What the task asks: In the data below, count every line that holds the string "common" and reply with the number alone.

Material shown:
`config.mk`:
```
export PLATFORM = sky130hd
export DESIGN_NAME = timer8_ctrl_flags
export DESIGN_NICKNAME = d
export VERILOG_FILES = /design/src/common/timer8_pkg.sv /design/src/timer8_ctrl_flags.sv
export SDC_FILE = /design/constraint.sdc
export NUM_CORES = 1
export LEC_CHECK = 0
export BUFFER_PORTS_ARGS = -buffer_cell sky130_fd_sc_hd__buf_4
export CORE_UTILIZATION = 55
export DETAILED_ROUTE_END_ITERATION = 10
export PLACE_DENSITY = 0.81
export SETUP_SLACK_MARGIN = 0.4
export SYNTH_ARGS = -nofsm -noshare
export SYNTH_HDL_FRONTEND = slang
export SYNTH_SLANG_ARGS = --single-unit
export TNS_END_PERCENT = 1
```
`constraint.sdc`:
```
create_clock -name aclk -period 2.8 [get_ports aclk]
set_clock_uncertainty 0.05 [all_clocks]
set_input_delay 0.28 -clock aclk [delete_from_list [all_inputs] [get_ports aclk]]
set_output_delay 0.28 -clock aclk [all_outputs]
set_load 0.01 [all_outputs]
```
`src/common/timer8_pkg.sv`:
```
package timer8_pkg;

	// ------------------------------------------------------------
	// register indices (byte address is four times the index)
	// ------------------------------------------------------------
	localparam logic [9:0] CONTROL_A_INDEX = 10'h044;
	localparam logic [9:0] CONTROL_B_INDEX = 10'h045;
	localparam logic [9:0] COUNT_INDEX     = 10'h046;
	localparam logic [9:0] COMPARE_A_INDEX = 10'h047;
	localparam logic [9:0] COMPARE_B_INDEX = 10'h048;
	localparam logic [9:0] IRQ_FLAGS_INDEX = 10'h035;
	localparam logic [9:0] IRQ_MASK_INDEX  = 10'h06e;

	// ------------------------------------------------------------
	// field positions and values
	// ------------------------------------------------------------
	localparam int FORCE_A_BIT   = 7;
	localparam int FORCE_B_BIT   = 6;
	localparam int WAVE_HI_BIT   = 3;
	localparam int FLAG_MATCH_B  = 2;
	localparam int FLAG_MATCH_A  = 1;
	localparam int FLAG_OVERFLOW = 0;
	localparam logic [7:0] COUNT_MAX    = 8'hff;
	localparam logic [7:0] COUNT_BOTTOM = 8'h00;
	localparam logic [7:0] RESET_BYTE   = 8'h00;
	localparam logic [1:0] RESP_OKAY    = 2'h0;
	localparam logic [1:0] RESP_SLVERR  = 2'h2;

	// ------------------------------------------------------------
	// prescaler taps: a tap fires when the low bits are all ones
	// ------------------------------------------------------------
	localparam int         PRESCALE_WIDTH = 10;
	localparam logic [9:0] DIV_8_MASK     = 10'h007;
	localparam logic [9:0] DIV_64_MASK    = 10'h03f;
	localparam logic [9:0] DIV_256_MASK   = 10'h0ff;
	localparam logic [9:0] DIV_1024_MASK  = 10'h3ff;

	typedef enum logic [2:0] {
		CLK_STOPPED,
		CLK_DIV_1,
		CLK_DIV_8,
		CLK_DIV_64,
		CLK_DIV_256,
		CLK_DIV_1024,
		CLK_PIN_FALL,
		CLK_PIN_RISE
	} clock_select_type;

	typedef struct packed {
		logic [11:0] awaddr;
		logic        awvalid;
		logic [31:0] wdata;
		logic [3:0]  wstrb;
		logic        wvalid;
		logic        bready;
		logic [11:0] araddr;
		logic        arvalid;
		logic        rready;
	} axi_req_type;

	typedef struct packed {
		logic        awready;
		logic        wready;
		logic [1:0]  bresp;
		logic        bvalid;
		logic        arready;
		logic [31:0] rdata;
		logic [1:0]  rresp;
		logic        rvalid;
	} axi_resp_type;

endpackage

```
`src/timer8_ctrl_flags.sv`:
```
// How it works
// - force bits act only in non-PWM modes
// - force bit strobes an immediate output match
// - forced match sets no flag, clears nothing
// - force and reserved bits read zero
// - clock select stops, passes or prescales
// - codes 110/111 count pin falling/rising edges
// - count pin counts even when driven
// - counter fully readable and writable
// - counter write blocks next timer-clock match
// - compare A checked continuously against counter
// - compare B checked continuously against counter
// - enable, flag and global bit gate requests
// - flag 2 set on compare B match
// - flag 1 set on compare A match
// - flag 0 set on overflow, mode dependent
// - vector execution clears its flag
// - writing one clears a flag
// - wave mode selects counting and top
// - non-PWM output modes toggle, clear, set
`timescale 1ns/10ps
`default_nettype none

module timer8_ctrl_flags
(
	input  wire logic                   aclk,
	input  wire logic                   aresetn,
	input  wire timer8_pkg::axi_req_type  axi_req,
	output timer8_pkg::axi_resp_type      axi_resp,
	input  wire logic                   count_pin,
	input  wire logic                   cpu_irq_enable,
	input  wire logic [2:0]             irq_ack,
	output logic [2:0]                  irq_req,
	output logic                        wave_out_a,
	output logic                        wave_out_b,
	output logic                        wave_oe_a,
	output logic                        wave_oe_b
);

	// ------------------------------------------------------------
	// state
	// ------------------------------------------------------------
	typedef struct packed {
		logic [1:0]  out_mode_a;
		logic [1:0]  out_mode_b;
		logic [1:0]  wave_mode_lo;
		logic        wave_mode_hi;
		logic [2:0]  clock_select;
		logic [7:0]  timer_count;
		logic [7:0]  compare_value_a;
		logic [7:0]  compare_value_b;
		logic [2:0]  timer_irq_mask;
		logic [2:0]  timer_irq_flags;
		logic        count_down;
		logic        block_match;
		logic        wave_a;
		logic        wave_b;
		logic [9:0]  prescale;
		logic        pin_meta;
		logic        pin_sync;
		logic        pin_prev;
		logic        aw_got;
		logic [11:0] aw_addr;
		logic        w_got;
		logic [31:0] w_data;
		logic        w_lane0;
		logic        bvalid;
		logic [1:0]  bresp;
		logic        rvalid;
		logic [31:0] rdata;
		logic [1:0]  rresp;
	} state_type;

	state_type state;
	state_type next_state;

	logic        tick;
	logic        match_a;
	logic        match_b;
	logic        ovf_set;
	logic        do_write;
	logic [9:0]  wr_index;
	logic [7:0]  wr_byte;
	logic        wr_count;
	logic        wr_ctrl_b;
	logic        wr_flags;
	logic [2:0]  mode;
	logic        pwm;
	logic        phase;
	logic        fast;
	logic [7:0]  top;
	logic        wrap;
	logic [9:0]  rd_index;
	logic [7:0]  rd_byte;
	logic        rd_hit;
	logic [2:0]  flag_set;

	// ------------------------------------------------------------
	// output compare action
	// ------------------------------------------------------------
	// kind: 0 non-PWM, 1 fast PWM, 2 phase correct
	function automatic logic wave_next(input logic [1:0] omode, input logic cur,
		input logic hit, input logic at_bottom, input logic down,
		input logic toggle_ok, input logic [1:0] kind);
		logic res;
		res = cur;
		if (kind == 2'd0)
		begin
			if (hit)
			begin
				case (omode)
					2'b01:   res = ~cur;
					2'b10:   res = 1'b0;
					2'b11:   res = 1'b1;
					default: res = cur;
				endcase
			end
		end
		else if (omode == 2'b01)
		begin
			if (hit && toggle_ok)
				res = ~cur;
		end
		else if (omode[1])
		begin
			if (kind == 2'd1)
			begin
				if (hit)
					res = omode[0];
				else if (at_bottom)
					res = ~omode[0];
			end
			else if (hit)
				res = omode[0] ^ down;
		end
		return res;
	endfunction

	// ------------------------------------------------------------
	// next state
	// ------------------------------------------------------------
	always_comb
	begin
		next_state = state;
		tick = 1'b0;
		match_a = 1'b0;
		match_b = 1'b0;
		ovf_set = 1'b0;
		wrap = 1'b0;
		flag_set = 3'b000;
		mode = {state.wave_mode_hi, state.wave_mode_lo};
		pwm = state.wave_mode_lo[0];
		phase = (mode == 3'd1) || (mode == 3'd5);
		fast = (mode == 3'd3) || (mode == 3'd7);
		top = ((mode == 3'd2) || (mode == 3'd5) || (mode == 3'd7)) ?
			state.compare_value_a : timer8_pkg::COUNT_MAX;

		// synchroniser and free-running prescaler
		next_state.pin_meta = count_pin;
		next_state.pin_sync = state.pin_meta;
		next_state.pin_prev = state.pin_sync;
		next_state.prescale = state.prescale + 10'h001;

		case (timer8_pkg::clock_select_type'(state.clock_select))
			timer8_pkg::CLK_STOPPED:  tick = 1'b0;
			timer8_pkg::CLK_DIV_1:    tick = 1'b1;
			timer8_pkg::CLK_DIV_8:
				tick = (state.prescale & timer8_pkg::DIV_8_MASK) == timer8_pkg::DIV_8_MASK;
			timer8_pkg::CLK_DIV_64:
				tick = (state.prescale & timer8_pkg::DIV_64_MASK) == timer8_pkg::DIV_64_MASK;
			timer8_pkg::CLK_DIV_256:
				tick = (state.prescale & timer8_pkg::DIV_256_MASK) == timer8_pkg::DIV_256_MASK;
			timer8_pkg::CLK_DIV_1024:
				tick = state.prescale == timer8_pkg::DIV_1024_MASK;
			timer8_pkg::CLK_PIN_FALL: tick = state.pin_prev && !state.pin_sync;
			timer8_pkg::CLK_PIN_RISE: tick = !state.pin_prev && state.pin_sync;
			default:                  tick = 1'b0;
		endcase

		// counting and matching on each timer clock
		if (tick)
		begin
			next_state.block_match = 1'b0;
			match_a = (state.timer_count == state.compare_value_a) && !state.block_match;
			match_b = (state.timer_count == state.compare_value_b) && !state.block_match;
			if (phase)
			begin
				if (state.count_down)
				begin
					if (state.timer_count == timer8_pkg::COUNT_BOTTOM)
					begin
						next_state.count_down = 1'b0;
						next_state.timer_count = state.timer_count + 8'h01;
						ovf_set = 1'b1;
					end
					else
						next_state.timer_count = state.timer_count - 8'h01;
				end
				else if (state.timer_count == top)
				begin
					next_state.count_down = 1'b1;
					next_state.timer_count = state.timer_count - 8'h01;
				end
				else
					next_state.timer_count = state.timer_count + 8'h01;
			end
			else
			begin
				next_state.count_down = 1'b0;
				wrap = state.timer_count == top;
				next_state.timer_count = wrap ? timer8_pkg::COUNT_BOTTOM :
					state.timer_count + 8'h01;
				ovf_set = fast ? wrap : (state.timer_count == timer8_pkg::COUNT_MAX);
			end
			next_state.wave_a = wave_next(state.out_mode_a, state.wave_a, match_a, wrap,
				state.count_down, state.wave_mode_hi, {phase, fast});
			next_state.wave_b = wave_next(state.out_mode_b, state.wave_b, match_b, wrap,
				state.count_down, 1'b0, {phase, fast});
		end
		flag_set = {match_b, match_a, ovf_set};

		// write channel: address and data taken in either order
		do_write = (state.aw_got || axi_req.awvalid) && (state.w_got || axi_req.wvalid)
			&& !state.bvalid;
		wr_index = state.aw_got ? state.aw_addr[11:2] : axi_req.awaddr[11:2];
		wr_byte = state.w_got ? state.w_data[7:0] : axi_req.wdata[7:0];
		wr_count = 1'b0;
		wr_ctrl_b = 1'b0;
		wr_flags = 1'b0;
		if (!state.bvalid && !state.aw_got && axi_req.awvalid)
		begin
			next_state.aw_got = 1'b1;
			next_state.aw_addr = axi_req.awaddr;
		end
		if (!state.bvalid && !state.w_got && axi_req.wvalid)
		begin
			next_state.w_got = 1'b1;
			next_state.w_data = axi_req.wdata;
			next_state.w_lane0 = axi_req.wstrb[0];
		end
		if (do_write)
		begin
			next_state.aw_got = 1'b0;
			next_state.w_got = 1'b0;
			next_state.bvalid = 1'b1;
			next_state.bresp = timer8_pkg::RESP_OKAY;
			if (state.w_got ? state.w_lane0 : axi_req.wstrb[0])
			begin
				case (wr_index)
					timer8_pkg::CONTROL_A_INDEX:
					begin
						next_state.out_mode_a = wr_byte[7:6];
						next_state.out_mode_b = wr_byte[5:4];
						next_state.wave_mode_lo = wr_byte[1:0];
					end
					timer8_pkg::CONTROL_B_INDEX:
					begin
						wr_ctrl_b = 1'b1;
						next_state.wave_mode_hi = wr_byte[timer8_pkg::WAVE_HI_BIT];
						next_state.clock_select = wr_byte[2:0];
					end
					timer8_pkg::COUNT_INDEX:     wr_count = 1'b1;
					timer8_pkg::COMPARE_A_INDEX: next_state.compare_value_a = wr_byte;
					timer8_pkg::COMPARE_B_INDEX: next_state.compare_value_b = wr_byte;
					timer8_pkg::IRQ_MASK_INDEX:  next_state.timer_irq_mask = wr_byte[2:0];
					timer8_pkg::IRQ_FLAGS_INDEX: wr_flags = 1'b1;
					default: next_state.bresp = timer8_pkg::RESP_SLVERR;
				endcase
			end
			else if (!(wr_index inside {timer8_pkg::CONTROL_A_INDEX,
				timer8_pkg::CONTROL_B_INDEX, timer8_pkg::COUNT_INDEX,
				timer8_pkg::COMPARE_A_INDEX, timer8_pkg::COMPARE_B_INDEX,
				timer8_pkg::IRQ_MASK_INDEX, timer8_pkg::IRQ_FLAGS_INDEX}))
				next_state.bresp = timer8_pkg::RESP_SLVERR;
		end
		if (state.bvalid && axi_req.bready)
			next_state.bvalid = 1'b0;

		// software counter write wins over the tick and blocks one match
		if (wr_count)
		begin
			next_state.timer_count = wr_byte;
			next_state.block_match = 1'b1;
		end

		// forced match: output only, no flag and no counter clear
		if (wr_ctrl_b && !pwm)
		begin
			if (wr_byte[timer8_pkg::FORCE_A_BIT])
				next_state.wave_a = wave_next(state.out_mode_a, state.wave_a, 1'b1, 1'b0,
					1'b0, 1'b0, 2'd0);
			if (wr_byte[timer8_pkg::FORCE_B_BIT])
				next_state.wave_b = wave_next(state.out_mode_b, state.wave_b, 1'b1, 1'b0,
					1'b0, 1'b0, 2'd0);
		end

		// flags: a hardware set beats a clear in the same cycle
		next_state.timer_irq_flags = (state.timer_irq_flags & ~irq_ack
			& ~(wr_flags ? wr_byte[2:0] : 3'b000)) | flag_set;

		// read channel
		rd_index = axi_req.araddr[11:2];
		rd_hit = 1'b1;
		case (rd_index)
			timer8_pkg::CONTROL_A_INDEX:
				rd_byte = {state.out_mode_a, state.out_mode_b, 2'b00, state.wave_mode_lo};
			timer8_pkg::CONTROL_B_INDEX:
				rd_byte = {4'h0, state.wave_mode_hi, state.clock_select};
			timer8_pkg::COUNT_INDEX:     rd_byte = state.timer_count;
			timer8_pkg::COMPARE_A_INDEX: rd_byte = state.compare_value_a;
			timer8_pkg::COMPARE_B_INDEX: rd_byte = state.compare_value_b;
			timer8_pkg::IRQ_MASK_INDEX:  rd_byte = {5'h00, state.timer_irq_mask};
			timer8_pkg::IRQ_FLAGS_INDEX: rd_byte = {5'h00, state.timer_irq_flags};
			default:
			begin
				rd_byte = 8'h00;
				rd_hit = 1'b0;
			end
		endcase
		if (!state.rvalid && axi_req.arvalid)
		begin
			next_state.rvalid = 1'b1;
			next_state.rdata = {24'h000000, rd_byte};
			next_state.rresp = rd_hit ? timer8_pkg::RESP_OKAY : timer8_pkg::RESP_SLVERR;
		end
		else if (state.rvalid && axi_req.rready)
			next_state.rvalid = 1'b0;
	end

	always_ff @(posedge aclk)
	begin
		if (!aresetn)
			state <= '0;
		else
			state <= next_state;
	end

	// ------------------------------------------------------------
	// outputs
	// ------------------------------------------------------------
	assign axi_resp.awready = !state.bvalid && !state.aw_got;
	assign axi_resp.wready  = !state.bvalid && !state.w_got;
	assign axi_resp.bresp   = state.bresp;
	assign axi_resp.bvalid  = state.bvalid;
	assign axi_resp.arready = !state.rvalid;
	assign axi_resp.rdata   = state.rdata;
	assign axi_resp.rresp   = state.rresp;
	assign axi_resp.rvalid  = state.rvalid;
	assign irq_req    = state.timer_irq_flags & state.timer_irq_mask & {3{cpu_irq_enable}};
	assign wave_out_a = state.wave_a;
	assign wave_out_b = state.wave_b;
	assign wave_oe_a  = state.out_mode_a != 2'b00;
	assign wave_oe_b  = state.out_mode_b != 2'b00;
endmodule

`default_nettype wire

```
==> summary.md <==
| Metric | Value |
|---|---|
| Status | finished, final reports clean |
| Max Buffers Root-to-Sink | 2 |
| Synth Warn # | 0 |
| GRT Residual Overflow | 0 |
| Std cell rows | 36 |
| DRC viols | 0 |
| Worst Path Buf+Inv | 0 |
| Placed cell areas | roughly 6000 um2 |
| First-pass GRT wire length | 23650 um |
| Worst-path fanout max | 10 |
| Die width | around 100 um |
| Syn avg cell area | 8.128 um2 |
| IO Port Bufs | just over 60 |
| FFs w/ async S/R, synth | 0% |
| Final WL | 14730 um |
| RSZ-0062 raised after global routing | yes |
| Post-DR wirelength/cell | 16.97 um |
| Insertion delay to the later sink of the worst-skew pair | around 0.37 ns |
| Critical path class | register to register |
| Die area | about 10000 um2 |
| Reg2reg setup slack | ~0.4 ns |
| Crit path cell chain | and2_4 > or4b_2 > o31ai_4 > a21oi_4 > a311oi_1 > o21ai_0 > a41oi_1 |
| Power share of the sequential group | between 50 and 60% |
| Setup Viol. Count Final | 0 |
| Actual slew at the worst max-slew pin | slightly below 0.7 ns |
| Final Cycle Share | 85.36% |
| Post-synth EDFFs | 0 |
| Final net count | between 800 and 900 |
| Initial DRC count | about 410 |
| I/O Pins | 120 |
| Drt first pass iters | 5 |
| P_int | 1.828 mW |
| Layout Area Growth over Synthesis | 14.10% |
| Setup total negative slack | 0 ns |
| Worst R2R Path Depth | 7 |
| Via count | around 5200 |
| Max_cap viols | 0 |
| Logic pwr share | ~14% |
| GP Congestion | around 0.94 |
| Via/cell ratio | approximately 6.0 |
| Final Max Tran Viols | 0 |
| Vias in the first global route | about 4800 |
| Overall routing resource usage | 29.22% |
| WP data arrival | about 2.6 ns |
| Routed met1 length | 6472 um |
| Final ANT Viol Nets | 0 |
| Share of cells above drive strength 1 | 21.36% |
| Critical Path Start Type | register |
| Hold depth | 2 |
| Worst reg2reg path endpoint | state[129] |
| Die height | between 100 and 150 um |
| WL met3 | roughly 1100 um |
| Crit-path max cell delay | 0.70 ns |
| Hold_buf cts | 0 |
| Starting density of the core | between 50% and 60% |
| Synth Flop Type | dfxtp_1 |
| Gate Count Post-Synth | roughly 680 |
| Root buffer cell | clkbuf_8 |
| Clock sinks | 90 |
| Crit-path slowest cell | or4b_2 |
| Hold_sp | axi_req[0] |
| Largest net degree at the start of global routing | 39 |
| Worst-path clk slew | 0.10 ns |
| Fin. Hold Viols | 0 |
| Final Core Density | around 65% |
| Worst rel slew slack | between 50% and 60% |
| Crit. End Element | register |
| H-tree depth | 3 |
| Most common cell after layout, fill and taps aside | buf_4 |
| Diode count | 0 |
| #FFs+latches synth | 90 |
| Core outline area | 9774 um2 |
| P_leak | about 2.7 nW |
| Cell Pwr Density | 410.2 nW/um2 |
| Register area share after synthesis | 32.55% |
| FF-to-FF Start | mode[2] |
| Maximum vdd ir drop | 485.5 uV |
| Tightest Hold Check Type | input port to register |
| Tmin final | ~2.4 ns |
| Switch share | just under 30% |
| Clock power share | about 34% |
| P_sw | 0.7629 mW |
| Req. time, crit path | 3.04 ns |
| Post-route design area | around 6300 um2 |
| TritonCTS Buffers | 9 |
| DP HPWL | ~11000 um |
| Initial antenna violation count | 0 |
| Most frequent cells in the layout | buf_4, dfxtp_1, nor2_1, nand2_1, a21oi_1 |
| Metal2 WL | 6772 um |
| Cell Area, Synth | roughly 5500 um2 |
| Fmax | 0.4184 GHz |
| Yosys cell types | 80 |
| TritonCTS clock tree | done |
| Top delay family on crit path | simple AND/OR/NAND/NOR gates |
| Hold-critical path endpoint | axi_resp[0] |
| Highest metal layer with signal wires | met4 |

Result for this exercise: 3